**What needs to be done**
Scan the data below for lines containing the string "floorplan" and give only how many there are.

**Data supplied**
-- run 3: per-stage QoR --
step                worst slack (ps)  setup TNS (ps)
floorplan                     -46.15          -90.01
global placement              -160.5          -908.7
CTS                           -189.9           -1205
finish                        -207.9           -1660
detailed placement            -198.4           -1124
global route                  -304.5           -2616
**src/rtl/jp_pkg.sv**
```systemverilog
package jp_pkg;
  localparam int GRP_W = 4;
  localparam int KEY_W = 2 * GRP_W;
  localparam int SEL_W = 2;
  localparam int SEL_LSB = 4;

  typedef enum logic [SEL_W-1:0] {
    SEL_BOTH = 2'b00,
    SEL_BTN  = 2'b01,
    SEL_DIR  = 2'b10,
    SEL_ID   = 2'b11
  } grp_sel_e;
endpackage

```
**src/rtl/jp_select_latch.sv**
```systemverilog
module jp_select_latch
  import jp_pkg::*;
(
  input  logic             clk,
  input  logic             rst_n,
  input  logic             wr_en,
  input  logic [SEL_W-1:0] wr_sel,
  output grp_sel_e         sel_o
);
  always_ff @(posedge clk) begin
    if (!rst_n)
      sel_o <= SEL_ID;
    else if (wr_en)
      sel_o <= grp_sel_e'(wr_sel);
  end

  // select comes out of reset as neither group
  a_r1_reset_sel: assert property (@(posedge clk)
    $rose(rst_n) |-> (sel_o == SEL_ID || $past(wr_en)));
endmodule

```
**src/rtl/jp_line_mux.sv**
```systemverilog
module jp_line_mux
  import jp_pkg::*;
#(
  parameter int CTRL_W = 2
) (
  input  grp_sel_e          sel,
  input  logic [KEY_W-1:0]  key_n,
  input  logic [CTRL_W-1:0] ctrl_idx,
  output logic [GRP_W-1:0]  lines_o
);
  logic [KEY_W-1:0] held;
  logic [GRP_W-1:0] id_ext;
  logic [GRP_W-1:0] active;

  always_comb begin
    held   = (|ctrl_idx) ? '0 : ~key_n;
    id_ext = GRP_W'(ctrl_idx);
    unique case (sel)
      SEL_DIR:  active = held[KEY_W-1:GRP_W];
      SEL_BTN:  active = held[GRP_W-1:0];
      SEL_BOTH: active = held[KEY_W-1:GRP_W] | held[GRP_W-1:0];
      default:  active = id_ext;
    endcase
    lines_o = ~active;
  end
endmodule

```
**src/rtl/jp_fall_detect.sv**
```systemverilog
module jp_fall_detect
  import jp_pkg::*;
(
  input  logic             clk,
  input  logic             rst_n,
  input  logic [GRP_W-1:0] lines_i,
  output logic             irq_o
);
  logic [GRP_W-1:0] prev_q;

  always_ff @(posedge clk) begin
    if (!rst_n) begin
      prev_q <= '1;
      irq_o  <= 1'b0;
    end else begin
      prev_q <= lines_i;
      irq_o  <= |(prev_q & ~lines_i);
    end
  end

  // lines that were all high at the last edge cannot have fallen
  a_r8_quiet_when_high: assert property (@(posedge clk) disable iff (!rst_n)
    ($past(lines_i) == '1 && $past(rst_n)) |-> !irq_o);
endmodule

```
**src/rtl/jp_read_filter.sv**
```systemverilog
module jp_read_filter
  import jp_pkg::*;
(
  input  logic             filter_en,
  input  grp_sel_e         sel,
  input  logic [GRP_W-1:0] lines_i,
  output logic [7:0]       rd_o
);
  localparam int PAIRS = GRP_W / 2;
  logic [GRP_W-1:0] shown;

  for (genvar p = 0; p < PAIRS; p++) begin : g_pair
    logic both_held;
    assign both_held = (lines_i[2*p +: 2] == 2'b00) && filter_en && (sel == SEL_DIR);
    assign shown[2*p +: 2] = both_held ? 2'b11 : lines_i[2*p +: 2];
  end

  assign rd_o = {2'b11, sel, shown};
endmodule

```
**src/rtl/keypad_matrix_reg.sv**
```systemverilog
module keypad_matrix_reg
  import jp_pkg::*;
#(
  parameter int CTRL_W = 2
) (
  input  logic              clk,
  input  logic              rst_n,
  input  logic              wr_en,
  input  logic [7:0]        wr_data,
  input  logic [KEY_W-1:0]  key_n,
  input  logic [CTRL_W-1:0] ctrl_idx,
  input  logic              filter_en,
  output logic [7:0]        rd_data,
  output logic              irq
);
  grp_sel_e         sel;
  logic [GRP_W-1:0] lines;

  jp_select_latch u_latch (
    .clk    (clk),
    .rst_n  (rst_n),
    .wr_en  (wr_en),
    .wr_sel (wr_data[SEL_LSB +: SEL_W]),
    .sel_o  (sel)
  );

  jp_line_mux #(.CTRL_W(CTRL_W)) u_mux (
    .sel      (sel),
    .key_n    (key_n),
    .ctrl_idx (ctrl_idx),
    .lines_o  (lines)
  );

  jp_fall_detect u_edge (
    .clk     (clk),
    .rst_n   (rst_n),
    .lines_i (lines),
    .irq_o   (irq)
  );

  jp_read_filter u_filt (
    .filter_en (filter_en),
    .sel       (sel),
    .lines_i   (lines),
    .rd_o      (rd_data)
  );

  a_r2_sel_follows_write: assert property (@(posedge clk) disable iff (!rst_n)
    wr_en |=> rd_data[5:4] == $past(wr_data[5:4]));

  a_r2_top_bits_set: assert property (@(posedge clk) disable iff (!rst_n)
    rd_data[7:6] == 2'b11);

  a_r6_id_on_lines: assert property (@(posedge clk) disable iff (!rst_n)
    (rd_data[5:4] == 2'b11) |-> rd_data[3:0] == ~GRP_W'(ctrl_idx));

  a_r7_remote_masks_keys: assert property (@(posedge clk) disable iff (!rst_n)
    ((|ctrl_idx) && rd_data[5:4] != 2'b11) |-> rd_data[3:0] == '1);

  a_r9_no_opposed_pair: assert property (@(posedge clk) disable iff (!rst_n)
    (filter_en && rd_data[5:4] == 2'b10) |-> (rd_data[1:0] != 2'b00 && rd_data[3:2] != 2'b00));
endmodule

```
**config.mk**
```make
export PLATFORM = sky130hd
export DESIGN_NAME = keypad_matrix_reg
export DESIGN_NICKNAME = d
export VERILOG_FILES = /design/src/rtl/jp_pkg.sv /design/src/rtl/jp_select_latch.sv /design/src/rtl/jp_line_mux.sv /design/src/rtl/jp_fall_detect.sv /design/src/rtl/jp_read_filter.sv /design/src/rtl/keypad_matrix_reg.sv
export SDC_FILE = /design/constraint.sdc
export NUM_CORES = 1
export LEC_CHECK = 0
export BUFFER_PORTS_ARGS = -buffer_cell sky130_fd_sc_hd__buf_4
export CAP_MARGIN = 10
export CORE_AREA = 2 2 39 41
export DETAILED_ROUTE_END_ITERATION = 8
export DIE_AREA = 0 0 41 43
export GPL_ROUTABILITY_DRIVEN = 1
export GPL_TIMING_DRIVEN = 0
export HOLD_SLACK_MARGIN = 0.1
export SLEW_MARGIN = 20
export SYNTH_ARGS = -nofsm -noshare
export SYNTH_HDL_FRONTEND = slang
export SYNTH_SLANG_ARGS = --single-unit
```
**constraint.sdc**
```tcl
create_clock -name clk -period 1.56 [get_ports clk]
set_clock_uncertainty 0.05 [all_clocks]
set_input_delay 0.234 -clock clk [delete_from_list [all_inputs] [get_ports clk]]
set_output_delay 0.234 -clock clk [all_outputs]
set_load 0.01 [all_outputs]
```
### Word-level counts from Yosys, hierarchy flattened

Cells that the tools add are included.

| cells by class | value |
|---|---|
| equal/unequal tests | 2 |
| multiplexer cells | 4 |
| bitwise logic cells | 5 |
| reduce and logical (&&, ||, !) cells | 9 |

Operator list:

| cell | number |
|---|---|
| one-hot mux 4 bit (3 select lines) | 1 |
| two-way mux 8 bit | 1 |
| inverter 4 bit | 2 |
| inverter 8 bit | 1 |
| logical NOT 2 bit | 3 |
| bitwise AND 4 bit | 1 |
| logical AND 1 bit | 4 |
| two-way mux 2 bit | 2 |
| bitwise OR 4 bit | 1 |
| OR reduction 4 bit | 1 |
| == test 2 x 1 -> 1 bit (second input constant) | 1 |
| == test 2 bit (second input constant) | 1 |
| OR reduction 2 bit | 1 |

| storage, ports and cells | value |
|---|---|
| register bits after elaboration | 7 |
| input port bits | 22 |
| output and inout port bits | 9 |
| word-level logic and storage cells | 23 |

### Longest topological paths before layout

| depth | value |
|---|---|
| depth in word-level cells | 9 |
| depth in mapped cells | 5 |
| gate-level depth less buffers | 4 |

### By module

Synthesis repeated with hierarchy kept, for this count alone.

| second synthesis, totals | value |
|---|---|
| cell total of the unflattened synthesis | 39 |
| area total of the unflattened synthesis | 366.6 µm² |

Modules (own cells, without submodules):

| module | times used | cells each | area each (µm²) | seq. area each (µm²) |
|---|---|---|---|---|
| jp_fall_detect | 1 | 14 | 161.4 | 100.1 |
| jp_read_filter | 1 | 10 | 83.8 | 0.0 |
| jp_select_latch | 1 | 6 | 67.6 | 40.0 |
| jp_line_mux | 1 | 9 | 53.8 | 0.0 |

### Worst setup path after synthesis

No wires, ideal clock.

| path | value |
|---|---|
| kind | reg-to-reg |
| start | register u_latch.sel_o[1] |
| end | register u_edge.irq_o |
| setup time | 0.123 ns |
| arrival time | 1.236 ns |
| required time | 1.387 ns |
| slack | 0.151 ns |
| cell stages (with the launch flop) | 6 |
| path buffers | 1 |
| clock period less this slack | 1.409 ns |
| path through | dfxtp_1 buf_2 o22ai_1 a32o_1 a222oi_1 o21ai_1 |

| between the ends | value |
|---|---|
| cells in the longest elaborated chain, start to end | 6 |
| elaborated cells on any way between the ends | 8 |
| classes of those cells | 2 x eq/ne; 1 x mux; 3 x bitwise; 2 x reduce/logical |

RTL lines:

| what | RTL line | source |
|---|---|---|
| start, declared | jp_select_latch.sv:8 | `output grp_sel_e sel_o` |
| start signal, assigned | jp_select_latch.sv:14 | `sel_o <= grp_sel_e'(wr_sel);` |
| == test 2 x 1 -> 1 bit, or another cell as far along | jp_line_mux.sv:18 | `unique case (sel)` |
| one-hot mux 4 bit (3 select lines) (*) | jp_line_mux.sv:18 |  |
| inverter 4 bit (*) | jp_line_mux.sv:24 | `lines_o = ~active;` |
| inverter 4 bit (*) | jp_fall_detect.sv:17 | `irq_o <= \|(prev_q & ~lines_i);` |
| bitwise AND 4 bit (*) | jp_fall_detect.sv:17 |  |
| OR reduction 4 bit (*) | jp_fall_detect.sv:17 |  |
| end signal, assigned | jp_fall_detect.sv:17 |  |
| end, declared | jp_fall_detect.sv:7 | `output logic irq_o` |

Mark *: on every way between the ends. The rest lies on a longest branch, timed or not.
A chain may end at the register's enable or synchronous reset.

### Worst setup path after layout

| path | value |
|---|---|
| start | register u_latch.sel_o[1] |
| end | output rd_data[0] |

| between the ends | value |
|---|---|
| cells in the longest elaborated chain, start to end | 7 |
| elaborated cells on any way between the ends | 9 |
| classes of those cells | 2 x eq/ne; 2 x mux; 1 x bitwise; 4 x reduce/logical |

RTL lines:

| what | RTL line | source |
|---|---|---|
| == test 2 x 1 -> 1 bit, or another cell as far along | jp_line_mux.sv:18 |  |
| one-hot mux 4 bit (3 select lines) | jp_line_mux.sv:18 |  |
| inverter 4 bit | jp_line_mux.sv:24 |  |
| logical NOT 2 bit | jp_read_filter.sv:14 | `assign both_held = (lines_i[2*p +: 2] == 2'b00) && filter_en && (sel == SEL_DIR);` |
| logical AND 1 bit (2 in series) | jp_read_filter.sv:14 |  |
| two-way mux 2 bit (*) | jp_read_filter.sv:15 | `assign shown[2*p +: 2] = both_held ? 2'b11 : lines_i[2*p +: 2];` |
| end, declared | keypad_matrix_reg.sv:13 | `output logic [7:0] rd_data,` |

Marked as above.

==> results summary <==
The number of iterations in the first detailed-routing pass came out at 4. Net switching is 25.2% of the power. The maximum number of buffers from clock root to sink came out at 2. The min-delay analysis places its worst path in the category in -> reg.

The floorplan step defined a core boundary enclosing 0.00138 mm2. The share of the synthesized area in the top cell type is 42.4%. The worst IR drop on VDD came out at 370 uV. The ratio of final minimum period to clock period is 99.7%. The final setup TNS is 0 ns. The number of flops mapped to enable cells by yosys came out at 0. The vertical die dimension is 43 um. The initial utilization of the core area, before any placement, comes to 23.9%. The global-route usage over all layers is 11.6%. The worst endpoint data arrival time is 1.27 ns. The worst setup path is launched from a flop. At the placement stage, the worst setup path has a slack of 0.0454 ns.

The fraction of layout instances using a drive strength above 1 came out at 53.6%. The number of rows created at floorplan came out at 14. The sequential share of the synthesized area came out at 42.4%. The dominant cell type by area after synthesis is sky130_fd_sc_hd__dfxtp_1. The destination of the worst register-to-register timing path is u_edge.irq_o. The mapped cell area came out at 330 um2.

The total length of routed wires came out at 867 um. In this run the number of H-tree levels came out at 1. The top-level I/O count came out at 31. The count of inserted antenna diode cells came out at 0.

The highest fanout seen on the critical path came out at 8. The end-of-flow core utilization came out at 42.2%. Max-cap violations in this run came to 0. The area growth from synthesis to layout is 76.9%.

Summing over every cut layer, the via total after detailed routing is 392. The share of flip-flops with an asynchronous set or reset after synthesis is 0%. The unique cell type count in the Yosys netlist is 17. The proportion of power drawn by combinational gates is 25.2%.

The total count of max-transition violations in the final report is 0. The die boundary width came out at 41 um. TritonCTS built the clock tree. The most used flip-flop cell after synthesis is sky130_fd_sc_hd__dfxtp_1. The critical path data required time came out at 1.28 ns. The worst-skew pair later-pin latency came out at 0.25 ns. After detailed routing, the average wire length per cell comes to 10.2 um. The number of DRC markers after the initial detailed-route iteration is 10. The power spent charging and discharging nets came out at 0.122 mW. For this run, design rule violations remaining after detail routing come to 0. Summed over all nets, the half-perimeter wirelength after detailed placement is 633 um. The critical path is of the reg -> out type. The worst hold path terminates at u_latch.sel_o[0]. The clock-pin slew on the worst setup and hold paths is 0.05 ns. The post-synthesis average cell area is 8.26 um2. Using the TritonRoute via totals, the vias-per-cell ratio works out to 4.61. The synthesized instance count is 40. The number of buffers added by the clock tree synthesis step is 3. The run finished with clean final reports. The beginning of the worst register-to-register path is u_latch.sel_o[1].

The die covers 0.00176 mm2. Setup repair after global routing could not meet its margin everywhere. The worst setup margin came out at 0.00523 ns. The Yosys warning count came out at 0. In this run the most critical hold path is launched from wr_data[4]. The maximum number of pins on one net before global-route repair is 10. The internal power of the cells totals 0.361 mW. The initial antenna violation count is 0. The final number of setup-violating endpoints is 0. The maximum operating frequency came out at 643 MHz.

For this run the aggregate overflow at the end of global routing stands at 0. The flop and latch count out of synthesis came out at 7. The count of antenna-violating nets left after detailed routing came out at 0. The worst setup path is captured at an output port. The clock tree root driver cell is sky130_fd_sc_hd__clkbuf_4. The final net count came out at 92.

The number of port buffers came out at 21. In the post-synthesis netlist, the biggest area contributors are sky130_fd_sc_hd__dfxtp_1, sky130_fd_sc_hd__nand2_1, sky130_fd_sc_hd__o22ai_1. The leakage power figure came out at 0.273 nW. Ranked by instance count, the synthesized netlist is headed by sky130_fd_sc_hd__dfxtp_1, sky130_fd_sc_hd__nand2_1, sky130_fd_sc_hd__o21ai_0, sky130_fd_sc_hd__o22ai_1. The congestion estimate from routability-driven global placement came to 0.709.

The first global-routing pass estimated 1350 um of wire. The power density over the cells came out at 825 mW/mm2. The number of global-route vias before repair is 339.

The number of endpoints with negative hold slack in the final report is 0. In this run, flip-flops and latches consume 40.8% of the power. The logic depth of the worst register-to-register path came out at 6. The worst hold path passes through 3 cells. The clock drives 7 sinks. The reg2reg setup slack came out at 0.08 ns. The minimum clock period after layout is 1.55 ns. The clock network fraction of design power is 34.0%.
## layout make-up
class,instances,area [um2]
buffer,4,30.0
clock buffer,4,26.3
fill,142,800
inverter,2,7.51
multi-input combinational,28,175
sequential,7,145
tap,16,20.0
timing repair buffer,24,180
## cell usage in the layout, fill, tap and decap left out, drive strengths merged, types with 2 or more instances in the layout
master	count
inv	2
nand2	7
a32o	2
conb	2
clkbuf	5
dfxtp	7
mux2i	2
and2	2
o22ai	4
buf	27
o21ai	5
## how the worst max path moves through the flow
stage / start / to / slack, ns / depth (start not counted)
final: u_latch.sel_o[1] / rd_data[0] / 0.005 / 5
after global routing: u_latch.sel_o[1] / rd_data[0] / -0.04 / 6
after CTS: u_latch.sel_o[1] / rd_data[1] / 0.005 / 5
after detailed placement: u_latch.sel_o[0] / u_edge.irq_o / 0.05 / 4
after global placement: u_latch.sel_o[0] / u_edge.irq_o / 0.06 / 4
after floorplan: u_latch.sel_o[1] / u_edge.irq_o / 0.15 / 5
## worst max-delay path: stages (launching register included)
cell and delay (ns):
sky130_fd_sc_hd__dfxtp_2 0.32, sky130_fd_sc_hd__buf_6 0.13, sky130_fd_sc_hd__o22ai_1 0.20, sky130_fd_sc_hd__a32o_2 0.18, sky130_fd_sc_hd__o21ai_2 0.06, sky130_fd_sc_hd__buf_4 0.14
## state kept, by name, indices dropped and copies added (netlist names)
name	cells
u_edge.prev_q	4
u_latch.sel_o	2
u_edge.irq_o	1
## logic make-up (layout without fill, tap and decap cells)
kind of cell	Yosys count	in the layout	share of synthesized area, %
AND/OR/NAND/NOR	12	12	16.7
AO/OA/AOI/OAI	12	12	24.2
buffers and inverters	6	34	9.47
flip-flops	7	7	42.4
other	1	2	1.14
multiplexers	2	2	6.06
## metal layers
layer	wire length [um]	track usage (%)	share of wire [%]	vias to the layer above
li1	-	-	-	195
met1	386	14.9	45	176
met2	398	15.6	46	19
met3	62	3.66	7.2	2
met4	19	8.00	2.2	0
met5	0	0	0	-
## power groups by stage
stage	sequential (mW)	clock, mW	combinational (mW)
after floorplan	0.202	0	0.0462
after global placement	0.200	0	0.104
after detailed placement	0.200	0	0.104
after CTS	0.197	0.170	0.118
after global routing	0.198	0.173	0.132
final	0.197	0.164	0.122
## stage by stage
| stage | total power [mW] | std cells | area (um2) | hold WS, ns |
|---|---|---|---|---|
| final | 0.482 | 85 | 584 | 0.150 |
| after global placement | 0.303 | 78 | 512 | 0.395 |
| after CTS | 0.485 | 85 | 581 | 0.145 |
| after detailed placement | 0.304 | 78 | 512 | 0.385 |
| after floorplan | 0.248 | 41 | 334 | 0.312 |
| after global routing | 0.503 | 85 | 584 | 0.151 |
## timing repair
item,4_1_cts,5_1_grt
endpoints found under the setup margin,4,3
hold buffers,0,0
buffers inserted,3,0
gates resized for setup,9,3
pin swaps,2,2
No activity file was read; power rests on OpenSTA's default activity.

**Solution for this exercise**
6